They (the hackers) already have.

Manda

Just because there will be new formats and new devices doesn't mean you have to buy in to them. I fully expect to use DVDs the rest of my (quite young) life. I'll start hoarding DVD players if I have to, but I don't see myself ever needing something better, smaller or whatever.

skebenin

As someone who bought into LaserDiscs, I can sympathize. I spent thousands and now they're obsolete. And I have to say collecting movies really is a stupid hobby. The vast majority of my DVD collection I've only watched once. I wonder why I can't stop.

Personally, I'm waiting for someone to offer flat-rate high-quality VOD. Licensing isn't bad, it's paying for the media (media that becomes obsolete) that's bad.

John Fiala

I've got a small collection of LaserDisks as well - and I've got to admit, when a friend of mine was moving out of town, I happily bought his laserdisk player from him, in case my current one breaks down.

That said, my LD player is a sturdy thing, and has worked fine since I bought it. Part of this may be because I got a less expensive version without the automatic side changer - so there's probably a few fewer working parts. *knock on wood*

Topic - oh! Yeah, I've stopped buying as many DVDs myself, other than dirt cheap ones. In my case it's more because I was buying them faster than I was watching them - so now I'm trying to concentrate more on renting, except for things that really mean something to me.

DMD

Throughout the years, I had a Betamax, a VHS vcr, a stereo VHS vcr, a Hi-Fi Stereo VHS vcr (different from the original stereo vcrs), a Laserdisc player, and now 3 DVD players (the first one doesn't play DVD-rs, the second one is a Region 1 player (and there's no hack), and the third one plays all regions). I have piles of BETA and VHS tapes, an entire bookcase worth of Laserdiscs, and a ton of DVDs (some are different versions of the same movie! example- Daredevil and Daredevil- Director's Cut). Because things are changing, I stopped buying movies and just rent them. I didn't buy the Star Wars Trilogy because I know Lucas is going to make yet more "improvements" on the movies. Buying them now is like me wasting my money on those Special Edition Laserdiscs back in the late 1990's.

On the brighter side, I have a few movies on Laserdisc that haven't made it to DVD yet (mostly foreign movies).

Aron

I added Tony recently to my Bloglines subs. He writes good stuff (including a couple good Netflix entries).

I don't really find the "one-time buy" model very appealing. The media limitation of a DVD actually does quite a good job balancing everyone's interests (including the customer who gets a reduced price).
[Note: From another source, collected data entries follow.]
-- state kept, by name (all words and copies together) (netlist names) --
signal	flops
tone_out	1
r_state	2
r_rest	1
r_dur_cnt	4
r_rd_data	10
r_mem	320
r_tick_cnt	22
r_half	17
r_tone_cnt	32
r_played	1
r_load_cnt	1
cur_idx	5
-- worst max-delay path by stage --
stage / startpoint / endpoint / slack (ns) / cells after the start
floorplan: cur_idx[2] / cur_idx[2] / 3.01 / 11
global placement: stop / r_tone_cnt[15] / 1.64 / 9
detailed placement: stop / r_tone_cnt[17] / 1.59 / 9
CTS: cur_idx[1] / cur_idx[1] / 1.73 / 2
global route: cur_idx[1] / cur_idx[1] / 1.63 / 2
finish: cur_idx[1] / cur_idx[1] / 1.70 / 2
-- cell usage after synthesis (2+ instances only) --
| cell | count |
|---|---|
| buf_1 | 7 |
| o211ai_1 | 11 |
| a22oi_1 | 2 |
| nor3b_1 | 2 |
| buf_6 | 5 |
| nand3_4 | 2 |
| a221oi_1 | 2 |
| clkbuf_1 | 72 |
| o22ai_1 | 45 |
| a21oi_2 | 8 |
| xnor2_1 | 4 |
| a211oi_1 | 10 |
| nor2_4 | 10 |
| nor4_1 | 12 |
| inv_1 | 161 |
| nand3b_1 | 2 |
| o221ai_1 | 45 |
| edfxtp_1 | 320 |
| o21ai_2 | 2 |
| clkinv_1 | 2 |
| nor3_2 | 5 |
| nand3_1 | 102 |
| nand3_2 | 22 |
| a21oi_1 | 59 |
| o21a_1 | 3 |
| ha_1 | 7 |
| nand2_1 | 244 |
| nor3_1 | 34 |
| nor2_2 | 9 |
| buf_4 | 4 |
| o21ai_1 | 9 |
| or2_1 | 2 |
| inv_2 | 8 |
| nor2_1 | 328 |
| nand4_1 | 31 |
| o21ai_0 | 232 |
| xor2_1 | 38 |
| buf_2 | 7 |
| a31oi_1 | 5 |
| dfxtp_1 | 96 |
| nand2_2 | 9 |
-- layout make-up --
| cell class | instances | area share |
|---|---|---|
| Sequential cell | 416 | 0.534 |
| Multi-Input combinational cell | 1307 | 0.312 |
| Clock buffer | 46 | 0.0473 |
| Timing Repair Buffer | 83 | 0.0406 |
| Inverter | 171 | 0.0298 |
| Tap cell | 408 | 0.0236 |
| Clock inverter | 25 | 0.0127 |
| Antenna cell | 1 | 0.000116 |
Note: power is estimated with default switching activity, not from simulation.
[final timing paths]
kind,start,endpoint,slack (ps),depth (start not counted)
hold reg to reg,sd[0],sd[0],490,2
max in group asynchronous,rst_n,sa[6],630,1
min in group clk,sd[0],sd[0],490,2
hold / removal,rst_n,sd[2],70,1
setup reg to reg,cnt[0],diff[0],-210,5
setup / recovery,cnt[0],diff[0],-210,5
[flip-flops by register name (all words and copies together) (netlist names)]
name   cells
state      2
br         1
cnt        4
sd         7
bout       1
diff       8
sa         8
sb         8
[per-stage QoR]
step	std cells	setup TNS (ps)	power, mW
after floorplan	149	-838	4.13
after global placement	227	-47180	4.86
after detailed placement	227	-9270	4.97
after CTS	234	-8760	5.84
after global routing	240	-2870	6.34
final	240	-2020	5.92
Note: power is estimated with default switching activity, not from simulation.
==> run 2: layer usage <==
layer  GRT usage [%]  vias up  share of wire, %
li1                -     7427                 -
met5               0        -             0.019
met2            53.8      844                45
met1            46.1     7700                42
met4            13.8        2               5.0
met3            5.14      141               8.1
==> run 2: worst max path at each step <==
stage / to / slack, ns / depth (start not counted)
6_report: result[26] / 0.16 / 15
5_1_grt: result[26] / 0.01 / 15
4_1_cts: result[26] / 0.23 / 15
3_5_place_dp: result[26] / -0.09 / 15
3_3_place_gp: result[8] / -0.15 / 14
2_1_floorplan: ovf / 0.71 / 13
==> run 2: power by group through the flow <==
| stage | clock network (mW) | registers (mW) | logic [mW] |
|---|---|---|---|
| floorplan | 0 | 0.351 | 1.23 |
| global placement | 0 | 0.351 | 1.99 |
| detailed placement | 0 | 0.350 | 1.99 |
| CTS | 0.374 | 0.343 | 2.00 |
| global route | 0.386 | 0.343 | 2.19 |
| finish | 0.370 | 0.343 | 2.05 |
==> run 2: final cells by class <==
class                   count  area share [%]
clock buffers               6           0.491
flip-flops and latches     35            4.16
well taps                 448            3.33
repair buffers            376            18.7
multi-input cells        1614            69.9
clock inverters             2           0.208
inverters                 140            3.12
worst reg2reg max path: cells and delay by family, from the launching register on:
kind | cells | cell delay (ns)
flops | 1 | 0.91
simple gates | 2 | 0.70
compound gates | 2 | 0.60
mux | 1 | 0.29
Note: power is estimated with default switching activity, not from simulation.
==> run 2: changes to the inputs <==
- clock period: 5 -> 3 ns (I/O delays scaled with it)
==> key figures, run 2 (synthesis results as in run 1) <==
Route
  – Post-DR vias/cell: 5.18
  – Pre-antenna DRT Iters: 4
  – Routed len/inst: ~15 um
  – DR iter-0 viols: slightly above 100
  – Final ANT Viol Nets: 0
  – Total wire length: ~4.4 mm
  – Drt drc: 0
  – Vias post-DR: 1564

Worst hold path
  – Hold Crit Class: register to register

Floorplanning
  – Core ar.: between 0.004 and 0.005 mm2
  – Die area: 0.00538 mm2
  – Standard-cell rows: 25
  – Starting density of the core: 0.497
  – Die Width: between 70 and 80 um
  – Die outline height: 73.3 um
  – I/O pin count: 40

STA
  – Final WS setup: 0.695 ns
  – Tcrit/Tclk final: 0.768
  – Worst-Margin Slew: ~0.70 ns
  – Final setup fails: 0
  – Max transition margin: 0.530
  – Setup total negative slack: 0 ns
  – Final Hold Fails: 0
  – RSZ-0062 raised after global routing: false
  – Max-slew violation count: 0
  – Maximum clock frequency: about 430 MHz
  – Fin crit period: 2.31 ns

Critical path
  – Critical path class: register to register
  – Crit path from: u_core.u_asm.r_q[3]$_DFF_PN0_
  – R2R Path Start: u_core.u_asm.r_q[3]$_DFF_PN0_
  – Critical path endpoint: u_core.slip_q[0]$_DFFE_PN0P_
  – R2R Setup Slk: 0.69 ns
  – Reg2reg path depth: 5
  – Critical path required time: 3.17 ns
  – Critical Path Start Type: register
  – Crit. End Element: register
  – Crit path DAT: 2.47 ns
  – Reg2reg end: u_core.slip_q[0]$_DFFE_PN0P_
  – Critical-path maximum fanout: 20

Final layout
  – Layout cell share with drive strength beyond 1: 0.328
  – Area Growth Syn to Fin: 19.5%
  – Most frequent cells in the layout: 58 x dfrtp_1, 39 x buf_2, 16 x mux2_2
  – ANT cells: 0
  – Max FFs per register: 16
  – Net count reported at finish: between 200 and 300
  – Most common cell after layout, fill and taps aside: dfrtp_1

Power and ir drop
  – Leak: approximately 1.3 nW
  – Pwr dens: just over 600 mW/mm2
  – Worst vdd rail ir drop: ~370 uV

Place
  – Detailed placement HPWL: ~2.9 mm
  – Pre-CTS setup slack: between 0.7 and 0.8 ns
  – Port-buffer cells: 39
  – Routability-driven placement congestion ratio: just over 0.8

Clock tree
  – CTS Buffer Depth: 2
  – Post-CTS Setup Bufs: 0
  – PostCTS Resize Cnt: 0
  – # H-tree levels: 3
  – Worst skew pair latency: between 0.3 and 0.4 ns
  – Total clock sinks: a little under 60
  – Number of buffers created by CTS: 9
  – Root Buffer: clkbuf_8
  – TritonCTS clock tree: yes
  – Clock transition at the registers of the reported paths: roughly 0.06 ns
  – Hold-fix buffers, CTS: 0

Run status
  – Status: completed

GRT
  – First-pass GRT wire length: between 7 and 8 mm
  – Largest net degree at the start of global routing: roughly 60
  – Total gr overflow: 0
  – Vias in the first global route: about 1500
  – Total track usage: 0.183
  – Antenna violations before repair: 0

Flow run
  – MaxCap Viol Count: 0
--- src/rtl/shift_unit_n_if.sv ---
// Request/response bundle for the shared multi-mode shifter: the controller
// drives the operation fields, the shifter returns data and busy/done.
interface shift_unit_n_if #(
    parameter int WIDTH = 8,
    parameter int AMT_W = 3
) ();
    logic             start;
    logic [2:0]       op;
    logic [AMT_W-1:0] amt;
    logic [WIDTH-1:0] d_in;
    logic             s_in;
    logic [WIDTH-1:0] q;
    logic             s_out;
    logic             busy;
    logic             done;

    modport master (
        output start, op, amt, d_in, s_in,
        input  q, s_out, busy, done
    );

    modport slave (
        input  start, op, amt, d_in, s_in,
        output q, s_out, busy, done
    );
endinterface

--- src/rtl/shift_unit_n.sv ---
// Multi-mode shifter: loads a word and applies LSL/LSR/ASR/ROL/ROR one
// bit per clock for a programmable number of steps, with busy/done.
module shift_unit_n #(
    parameter int WIDTH = 8,
    parameter int AMT_W = 3
) (
    input  logic          clk,
    input  logic          reset_n,
    shift_unit_n_if.slave bus
);
    typedef enum logic [0:0] {
        ST_IDLE  = 1'b0,
        ST_SHIFT = 1'b1
    } state_t;

    localparam logic [2:0]       OP_LSL   = 3'b000;
    localparam logic [2:0]       OP_LSR   = 3'b001;
    localparam logic [2:0]       OP_ASR   = 3'b010;
    localparam logic [2:0]       OP_ROL   = 3'b011;
    localparam logic [2:0]       OP_ROR   = 3'b100;
    localparam logic [AMT_W-1:0] CNT_ZERO = {AMT_W{1'b0}};
    localparam logic [AMT_W-1:0] CNT_ONE  = {{(AMT_W-1){1'b0}}, 1'b1};

    // One single-bit step; returns {bit shifted out, new word}. Reserved
    // codes return the word and previous serial bit untouched.
    function automatic logic [WIDTH:0] step_f(
        input logic [2:0]       f_op,
        input logic [WIDTH-1:0] f_q,
        input logic             f_s_in,
        input logic             f_s_prev
    );
        logic [WIDTH:0] res;
        case (f_op)
            OP_LSL:  res = {f_q[WIDTH-1], f_q[WIDTH-2:0], f_s_in};
            OP_LSR:  res = {f_q[0], f_s_in, f_q[WIDTH-1:1]};
            OP_ASR:  res = {f_q[0], f_q[WIDTH-1], f_q[WIDTH-1:1]};
            OP_ROL:  res = {f_q[WIDTH-1], f_q[WIDTH-2:0], f_q[WIDTH-1]};
            OP_ROR:  res = {f_q[0], f_q[0], f_q[WIDTH-1:1]};
            default: res = {f_s_prev, f_q};
        endcase
        return res;
    endfunction

    state_t           r_state;
    state_t           w_state_nxt;
    logic [WIDTH-1:0] r_q;
    logic [WIDTH-1:0] w_q_nxt;
    logic             r_s_out;
    logic             w_s_out_nxt;
    logic [AMT_W-1:0] r_count;
    logic [AMT_W-1:0] w_count_nxt;
    logic [2:0]       r_op;
    logic [2:0]       w_op_nxt;
    logic             r_busy;
    logic             w_busy_nxt;
    logic             r_done;
    logic             w_done_nxt;
    logic [WIDTH:0]   w_step;

    assign w_step = step_f(r_op, r_q, bus.s_in, r_s_out);

    // State register.
    always_ff @(posedge clk or negedge reset_n) begin
        if (!reset_n) begin
            r_state <= ST_IDLE;
        end else begin
            r_state <= w_state_nxt;
        end
    end

    // Next-state logic: a count of 0 or 1 means this SHIFT cycle is the last.
    always_comb begin
        w_state_nxt = r_state;
        case (r_state)
            ST_IDLE: begin
                if (bus.start) begin
                    w_state_nxt = ST_SHIFT;
                end else begin
                    w_state_nxt = ST_IDLE;
                end
            end
            ST_SHIFT: begin
                if ((r_count == CNT_ZERO) || (r_count == CNT_ONE)) begin
                    w_state_nxt = ST_IDLE;
                end else begin
                    w_state_nxt = ST_SHIFT;
                end
            end
            default: w_state_nxt = ST_IDLE;
        endcase
    end

    // Output/datapath next values; done defaults low so it pulses for one cycle.
    always_comb begin
        w_q_nxt     = r_q;
        w_s_out_nxt = r_s_out;
        w_count_nxt = r_count;
        w_op_nxt    = r_op;
        w_busy_nxt  = r_busy;
        w_done_nxt  = 1'b0;
        case (r_state)
            ST_IDLE: begin
                if (bus.start) begin
                    w_q_nxt     = bus.d_in;
                    w_op_nxt    = bus.op;
                    w_count_nxt = bus.amt;
                    w_busy_nxt  = 1'b1;
                end else begin
                    w_busy_nxt  = 1'b0;
                end
            end
            ST_SHIFT: begin
                if (r_count == CNT_ZERO) begin
                    w_busy_nxt = 1'b0;
                    w_done_nxt = 1'b1;
                end else begin
                    {w_s_out_nxt, w_q_nxt} = w_step;
                    w_count_nxt            = r_count - CNT_ONE;
                    if (r_count == CNT_ONE) begin
                        w_busy_nxt = 1'b0;
                        w_done_nxt = 1'b1;
                    end else begin
                        w_busy_nxt = 1'b1;
                    end
                end
            end
            default: begin
                w_busy_nxt = 1'b0;
            end
        endcase
    end

    // Datapath and handshake registers.
    always_ff @(posedge clk or negedge reset_n) begin
        if (!reset_n) begin
            r_q     <= {WIDTH{1'b0}};
            r_s_out <= 1'b0;
            r_count <= CNT_ZERO;
            r_op    <= 3'b000;
            r_busy  <= 1'b0;
            r_done  <= 1'b0;
        end else begin
            r_q     <= w_q_nxt;
            r_s_out <= w_s_out_nxt;
            r_count <= w_count_nxt;
            r_op    <= w_op_nxt;
            r_busy  <= w_busy_nxt;
            r_done  <= w_done_nxt;
        end
    end

    assign bus.q     = r_q;
    assign bus.s_out = r_s_out;
    assign bus.busy  = r_busy;
    assign bus.done  = r_done;
endmodule

--- src/flat_wrapper.sv ---
// flat-port wrapper written by rule: the top's interface ports become plain ports
module shift_unit_n_flat 
#(
    parameter int WIDTH = 8,
    parameter int AMT_W = 3
)
  (clk, reset_n, bus_start, bus_op, bus_amt, bus_d_in, bus_s_in, bus_q, bus_s_out, bus_busy, bus_done);
  shift_unit_n_if #(.WIDTH(WIDTH), .AMT_W(AMT_W)) bus_i ();
  input  logic clk;
  input  logic reset_n;
  input wire logic [$bits(bus_i.start)-1:0] bus_start;
  input wire logic [$bits(bus_i.op)-1:0] bus_op;
  input wire logic [$bits(bus_i.amt)-1:0] bus_amt;
  input wire logic [$bits(bus_i.d_in)-1:0] bus_d_in;
  input wire logic [$bits(bus_i.s_in)-1:0] bus_s_in;
  output wire logic [$bits(bus_i.q)-1:0] bus_q;
  output wire logic [$bits(bus_i.s_out)-1:0] bus_s_out;
  output wire logic [$bits(bus_i.busy)-1:0] bus_busy;
  output wire logic [$bits(bus_i.done)-1:0] bus_done;
  assign bus_i.start = bus_start;
  assign bus_i.op = bus_op;
  assign bus_i.amt = bus_amt;
  assign bus_i.d_in = bus_d_in;
  assign bus_i.s_in = bus_s_in;
  assign bus_q = bus_i.q;
  assign bus_s_out = bus_i.s_out;
  assign bus_busy = bus_i.busy;
  assign bus_done = bus_i.done;
  shift_unit_n #(.WIDTH(WIDTH), .AMT_W(AMT_W)) u_core (.clk(clk), .reset_n(reset_n), .bus(bus_i));
endmodule
--- config.mk ---
export PLATFORM = sky130hd
export DESIGN_NAME = shift_unit_n_flat
export DESIGN_NICKNAME = d
export VERILOG_FILES = /design/src/rtl/shift_unit_n_if.sv /design/src/rtl/shift_unit_n.sv /design/src/flat_wrapper.sv
export SDC_FILE = /design/constraint.sdc
export NUM_CORES = 1
export LEC_CHECK = 0
export ABC_AREA = 1
export CAP_MARGIN = 0
export CORE_MARGIN = 5
export CORE_UTILIZATION = 47
export DETAILED_ROUTE_END_ITERATION = 12
export GPL_ROUTABILITY_DRIVEN = 1
export PLACE_DENSITY = 0.78
export SLEW_MARGIN = 20
export SYNTH_ARGS = -nofsm -noshare
export SYNTH_HDL_FRONTEND = slang
export SYNTH_SLANG_ARGS = --single-unit
--- constraint.sdc ---
create_clock -name clk -period 1.7 [get_ports clk]
set_input_delay 0.255 -clock clk [delete_from_list [all_inputs] [get_ports clk]]
set_output_delay 0.255 -clock clk [all_outputs]
set_load 0.02 [all_outputs]
==> out/results.txt, run 1 <==
The run finished with clean final reports. For this run, the leading register cell type out of synthesis is dfrtp_1. For the worst-skew pair, the clock arrives at the later sink with an insertion delay of 290 ps.

The total clock buffers created by CTS was 3; the synthesized area per cell was 7.44 µm². The startpoint of the most critical register-to-register path is u_core.r_count[0]. Post-CTS timing repair inserted 0 buffers for setup. Pin placement for this block handled 29 I/O pins. The floorplan step defined a die boundary enclosing 0.00329 mm². The number of synthesized flops with an enable pin was 0; the maximum ir drop on the vdd rail was 1.03 mV. The largest net degree at the start of global routing was 18.

Initial standard-cell utilization of the core: 48.7%. The longest clock path from root to sink contains 2 buffers. Synthesis produced a netlist with a net count of 163. The share of async-settable or async-resettable flops after synthesis was 100%; the critical path's largest stage delay was 640 ps. For the global-route track usage on met3, the log shows 2.26%. Power spread over the standard cell area amounts to 2140 mW/mm².

For this run, the detailed router's first-pass iteration total came to 4. After synthesis, flip-flops and latches occupy 40.3% of the total area. In the final timing run, aggregate negative setup slack is 0 ps. Max-cap violations in this run came to 0. The path class of the tightest hold or removal check is primary input to asynchronous set/reset pin.

The post-route netlist has 10.4% of its cells at a drive strength greater than 1. Counting every sink on the clock net gives 17. The worst path needs 1630 ps of the cycle, external delays included. The logs give 0 for the initial antenna violation count and 4.60 mm for the first-pass GRT wire length. The final-report max-slew violation count was 0. At the pin with the least slew margin, the transition time is 318 ps. STA classifies the critical path endpoint as an output port. The residual antenna-violating net count after detailed routing was 0. Routability-driven placement finished with a final weighted congestion of 0.783. The net count of the finished layout is 195.

STA classifies the critical path startpoint as a register. For the number of global-route vias before repair, the log shows 1074. TritonCTS built the clock tree.

The worst-path cell with the longest stage delay was clkdlybuf4s50_1. The die boundary height works out to 57.4 µm. The logic depth of the worst register-to-register path was 8. The floorplan has 17 rows. Of the post-synthesis cell area, the dominant cell type holds 40.3%.

Synthesis instantiated 22 different standard cells from the library. After layout, the worst path uses 95.8% of the clock period. Sorting the synthesized cells by how often they occur yields 44 x nand2_1, 21 x nor2_1, 17 x dfrtp_1, 17 x nand3_1, 8 x o21ai_0.

Synthesis inferred 17 register bits. The headroom to the max-slew limit was 78.8%. For the worst-case clock skew, the log shows 0.805 ps. The tools report the clock root buffer as clkbuf_4. The clock-pin slew on the worst setup and hold paths is 100 ps, and the floorplan core area is 0.00217 mm². The worst endpoint data arrival time is 1370 ps, and the number of buffers added on ports is 28. In the routed layout, each cell is associated on average with a via count of 5.19.

For this block, the initial DRC count from the detailed router was 23. For the final hold violation count, the log shows 0. The post-layout instance count excluding filler cells is 201, and the minimum setup slack among reg-to-reg paths is 190 ps.

Routing usage on met2: 29.0%. In the routed design, unresolved DRC markers number 0. For this design, the CTS-stage hold fixing added 0 buffers. The combined buffer and inverter count along the critical path is 1. In this run the most used layer during global routing was met2.

For this block, the via count after detailed routing is 1044. The growth of design area from synthesis to finish is 31.4%. Traced cell by cell, the critical path runs through clkdlybuf4s50_1. The die is 57.4 µm wide.

The wire length per cell after detailed routing works out to 12.6 µm. By area the synthesized netlist is led by dfrtp_1 40%, nand2_1 16%, nand3_1 8.1%. In the global route stage, overall resource usage came out at 17.1%. The run gives 0.667 nW as the leakage dissipation. The placed instance count was 197; the met1 track demand over resource was 22.4%.

Based on the critical path, the design can be clocked at up to 0.614 GHz. Maximum level of the CTS H-tree: 1. STA puts the critical path data required time at 1440 ps. Setup repair after global routing left no endpoint under its margin. Destination of the worst register-to-register timing path: u_core.bus.q[0]. 0 antenna diodes ended up in the layout. Final wirelength: 2.54 mm. dfrtp_1 takes more of the synthesized area than any other cell. The largest fanout on the critical path is 5, and the post-detailed-placement half-perimeter wirelength is 1.88 mm. The count of warnings emitted by yosys was 0; the aggregate global routing overflow was 0.

The number of instances in the synthesized netlist came out at 142. In the post-synthesis netlist, the cell with the most instances is nand2_1. The mapped netlist covers 0.00106 mm². The worst setup path category was register to output port. The kind of cell with the highest combined delay along the critical path is buffers and inverters. For the final-report setup violation count, the log shows 0.
==> sequential cells by signal, indices dropped and copies added (netlist names) <==
| register | flops |
|---|---|
| u_core.r_count | 3 |
| u_core.bus.s_out | 1 |
| u_core.bus.done | 1 |
| u_core.bus.busy | 1 |
| u_core.bus.q | 8 |
| u_core.r_op | 3 |
==> worst max-delay path by stage <==
stage / startpoint / end / slack [ps] / cells after the start
global route: u_core.r_count[0] / u_core.bus.q[5] / 5 / 9
floorplan: u_core.r_count[0] / u_core.bus.q[5] / 380 / 10
detailed placement: bus_start / u_core.bus.q[0] / 150 / 6
global placement: bus_start / u_core.bus.q[0] / 230 / 6
finish: u_core.bus.q[0] / bus_q[0] / 70 / 1
CTS: u_core.bus.q[0] / bus_q[0] / 70 / 1
==> cell families after synthesis <==
logic type	share of synthesized area, %
XOR/XNOR	0.830
flip-flops	40.3
AO/OA/AOI/OAI	7.46
buffers and inverters	5.09
adder cells (fa/ha/maj)	3.55
AND/OR/NAND/NOR	40.6
multiplexers	2.13
==> metrics by stage <==
| stage | worst slack [ps] | cell area [µm²] | util (%) | hold WS [ps] | total power, mW |
|---|---|---|---|---|---|
| floorplan | 381 | 1060 | - | -40.6 | 2.20 |
| global placement | 227 | 1360 | 62.8 | 500 | 2.68 |
| detailed placement | 151 | 1360 | 62.8 | 521 | 2.74 |
| CTS | 68.2 | 1390 | 64.0 | 281 | 2.97 |
| global route | 4.54 | 1390 | 64.0 | 285 | 3.28 |
| finish | 70.9 | 1390 | 64.0 | 276 | 2.96 |
==> area by class of cell <==
| class | instances | area [µm²] |
|---|---|---|
| tap | 28 | 35.0 |
| multi-input combinational | 114 | 577 |
| inverter | 8 | 30.0 |
| sequential | 17 | 425 |
| timing repair buffer | 30 | 294 |
| fill | 216 | 782 |
| clock buffer | 4 | 26.3 |
==> metal layers <==
layer / vias to the layer above / wire [µm]
li1: 520 / -
met1: 494 / 1170
met2: 26 / 1240
met3: 4 / 94
met4: 0 / 34
met5: - / 0
==> repair_timing <==
item                                    in CTS  in global routing
endpoints found under the setup margin       1                  0
endpoints found under the hold margin        0                  0
resized for setup                            1                  0
==> power by group <==
| group | internal (mW) | switching (mW) | leakage [nW] | total (mW) |
|---|---|---|---|---|
| registers | 0.620 | 0.255 | 0.205 | 0.875 |
| logic | 0.737 | 1.13 | 0.447 | 1.87 |
| clock network | 0.0912 | 0.128 | 0.0150 | 0.220 |
| total | 1.45 | 1.51 | 0.667 | 2.96 |
==> worst register-to-register path, delay by kind of cell (launching register included) <==
kind	cells	cell delay [ps]
AO/OA/AOI/OAI	1	80
adder cells (fa/ha/maj)	1	210
buffers and inverters	1	80
flip-flops	1	380
AND/OR/NAND/NOR	5	670
==> layout by cell type (no fill, tap or decap) <==
master	instances
nand2_2	5
dfrtp_1	17
buf_4	2
o21ai_1	1
clkbuf_1	1
nand3_4	1
nand4_1	1
o211ai_1	1
clkbuf_4	3
nand2_1	44
nand3_1	17
nand2_4	2
ha_1	3
clkdlybuf4s50_1	27
a21oi_1	4
dlygate4sd2_1	1
o22ai_1	1
inv_2	1
nor2_4	2
o21ai_0	8
nor2_1	21
mux2_2	2
inv_1	7
xor2_1	1
No activity file was read; power rests on OpenSTA's default activity.
==> run 2, diff against run 1 <==
--- a/config.mk
+++ b/config.mk
@@ -7,11 +7,13 @@
 export LEC_CHECK = 0
 export ABC_AREA = 1
 export CAP_MARGIN = 0
+export CELL_PAD_IN_SITES_DETAIL_PLACEMENT = 1
+export CELL_PAD_IN_SITES_GLOBAL_PLACEMENT = 1
 export CORE_MARGIN = 5
-export CORE_UTILIZATION = 47
+export CORE_UTILIZATION = 33
 export DETAILED_ROUTE_END_ITERATION = 12
 export GPL_ROUTABILITY_DRIVEN = 1
-export PLACE_DENSITY = 0.78
+export PLACE_DENSITY = 0.77
 export SLEW_MARGIN = 20
 export SYNTH_ARGS = -nofsm -noshare
 export SYNTH_HDL_FRONTEND = slang
==> run 2 against run 1 <==
  * Register-to-register slack gained 40 ps
  * Setup slack gained 16 ps
  * Clock-buffer cell count is the same
  * Sequential power shrank 1%
  * Clock power shrank 4%
  * Critical path depth is the same
  * Non-clock buffer count grew 1
  * Largest power group unchanged
  * Routed wire length grew 11%
  * Fmax grew 0.97%
  * Highest routed layer unchanged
The model that really innovates on this system is the Netflix/Napster "pay-as-you-go" model. It offers broad selection, media-independence(eventually), and amortized predictable pricing.

Not to say there isn't room for both, but on a marketshare/revenue basis Netflix/Napster is the future (IMO).

Sonja

Once I purchase a copy of a movie on DVD, I'm done. If they come out with a newer version, I'm not buying it unless I happen to have to replace a movie due to it being damaged or something. That's why I don't rush to buy DVD's. I wait and buy them when the price goes down. Waaaaaayyyyyy down. :-)

Fred

I learned this lesson with 8tracks. It's one of the reasons I use to justify dl'g mp3

REN

Does anyone see DVDs becoming obsolete (maybe when we go all digital)? I'm not sure how HDTV changes the equation, but the next generation DVD technology will be backwards compatible.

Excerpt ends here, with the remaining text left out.